Engineering Contradictions & Design Principles
Engineering Contradiction Analysis
1Measurement precision
If calculation of travelable area is performed on a rule basis, then calculation process is simple, but generation of travelable area information accurately indicating the travelable area fails
Solution Approach 1:
The patent applies dynamics by transitioning from static rule-based calculation to dynamic machine learning model that adapts to changing vehicle performance characteristics. The learned model updates based on actual travel data, enabling accurate travelable area calculation that reflects current vehicle state rather than relying on fixed rules.
Solution Approach 2:
The patent changes the calculation parameters from simple rule-based metrics to complex geographical feature quantities including elevation, slope, curvature, and road grade. These detailed parameters are input into the machine learning model to achieve accurate travelable area prediction that accounts for varying terrain and vehicle performance conditions.
2Measurement precision
If machine learning model is used to calculate electric power consumption, then travelable area information accuracy is improved, but processing complexity increases
Solution Approach 1:
The patent applies preliminary action by pre-training the machine learning model offline using historical travel data before deployment.
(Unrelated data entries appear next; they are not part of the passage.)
===== design/flow/design.v =====
`timescale 1ns / 1ps
module finite_state_machine(vz, clock, start, clear, controller_out);
	input [1:0] vz;
	input clock, start, clear;
	output [4:0] controller_out;
	reg [6:0] current_state;
	reg [6:0] next_state;
	reg [4:0] controller_out;
	parameter a = 7'b1000000, b = 7'b0100000, c = 7'b0010000, d = 7'b0001000, e = 7'b0000100, f = 7'b0000010, g = 7'b0000001;
	always@(vz or current_state)
	begin
		case(current_state)
			a: case(vz)
					2'b00: next_state = a;
					2'b01: next_state = c;
					2'b10: next_state = a;
					2'b11: next_state = g;
				endcase
			b: case(vz)
					2'b00: next_state = d;
					2'b01: next_state = a;
					2'b10: next_state = a;
					2'b11: next_state = f;
				endcase
			c: case(vz)
					2'b00: next_state = b;
					2'b01: next_state = c;
					2'b10: next_state = d;
					2'b11: next_state = e;
				endcase
			d: case(vz)
					2'b00: next_state = f;
					2'b01: next_state = g;
					2'b10: next_state = a;
					2'b11: next_state = f;
				endcase
			e: case(vz)
					2'b00: next_state = b;
					2'b01: next_state = e;
					2'b10: next_state = b;
					2'b11: next_state = g;
				endcase
			f: case(vz)
					2'b00: next_state = a;
					2'b01: next_state = b;
					2'b10: next_state = e;
					2'b11: next_state = d;
				endcase
			g: case(vz)
					2'b00: next_state = g;
					2'b01: next_state = f;
					2'b10: next_state = e;
					2'b11: next_state = c;
				endcase
			endcase
	end
	always@(posedge(clock))
	begin
		if (clear == 0)
			current_state = 0;
		else if (start == 1)
			current_state = a;
		else
			current_state = next_state;
	end
	always@(current_state)
	begin
		case(current_state)
			a: controller_out = 5'b00110;
			b: controller_out = 5'b10101;
			c: controller_out = 5'b01110;
			d: controller_out = 5'b11001;
			e: controller_out = 5'b01101;
			f: controller_out = 5'b01000;
			g: controller_out = 5'b10001;
			default: controller_out = 5'b00000;
		endcase
	end
endmodule
module divide_N (y_r,y_i,n_inv,yr,yi);
input signed [3:0] n_inv;
input signed [11:0] y_r,y_i;
wire [15:0] p1,p2;
output [11:0]yr,yi;
assign p1=y_r*n_inv;
assign yr=p1[14:3];
assign p2=y_i*n_inv;
assign yi=p2[14:3];
endmodule
### flow/constraint.sdc
current_design ifft

set clk_period 1.4
set clk_io_pct 0.2

create_clock -name clk0 -period $clk_period [get_ports {clk}]

set non_clock_inputs [all_inputs -no_clocks]
set_input_delay [expr $clk_period * $clk_io_pct] -clock clk0 $non_clock_inputs
set_output_delay [expr $clk_period * $clk_io_pct] -clock clk0 [all_outputs]
### flow/run.sh
#!/bin/bash
# OpenROAD 26Q1-2900-gdf79404cd8, Yosys 0.63+post, stock flow scripts
make -C /OpenROAD-flow-scripts/flow DESIGN_CONFIG=/design/flow/config.mk WORK_HOME=/design/flow/orfs finish
### flow/config.mk
export PLATFORM = sky130hd
export DESIGN_NAME = ifft
export DESIGN_NICKNAME = ifft
export VERILOG_FILES = /design/flow/design.v
export SDC_FILE = /design/flow/constraint.sdc
export NUM_CORES = 4
export LEC_CHECK = 1
export CORE_AREA = 10 10 70 70
export DIE_AREA = 0 0 80 80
The model is prepared in advance with learned relationships between geographical features and power consumption, so that during actual operation, travelable area calculation uses the pre-trained model efficiently without requiring real-time complex processing.
3Productivity
If rule-based calculation method is used, then processing cost is low, but travelable area information does not reflect latest vehicle performance
Solution Approach 1:
The patent implements feedback by using actual travel data and power consumption measurements to continuously update and retrain the machine learning model. This feedback loop ensures the model learns from real vehicle performance data and adapts to changes in vehicle characteristics over time, maintaining accurate travelable area calculations that reflect the latest performance state.
Data Source
AI summary
An information processing device performs: acquiring input data including a current location and a residual electric power amount of an electrically driven mobile vehicle; calculating, on the basis of map information, a geographical feature quantity between the current location and a plurality of locations; calculating an estimative electric power consumptive amount of the electrically driven mobile vehicle from the current location to each of the locations by inputting the geographical feature quantity into a learned model obtained by machine learning of a relationship between: a geographical feature quantity between two locations; and an electric power consumption amount having been consumed to travel between the two locations; generating, on the basis of the estimative electric power consumptive amount for each of the locations and the residual electric power amount, travelable area information indicating a travelable area for the electrically driven mobile vehicle from the current location.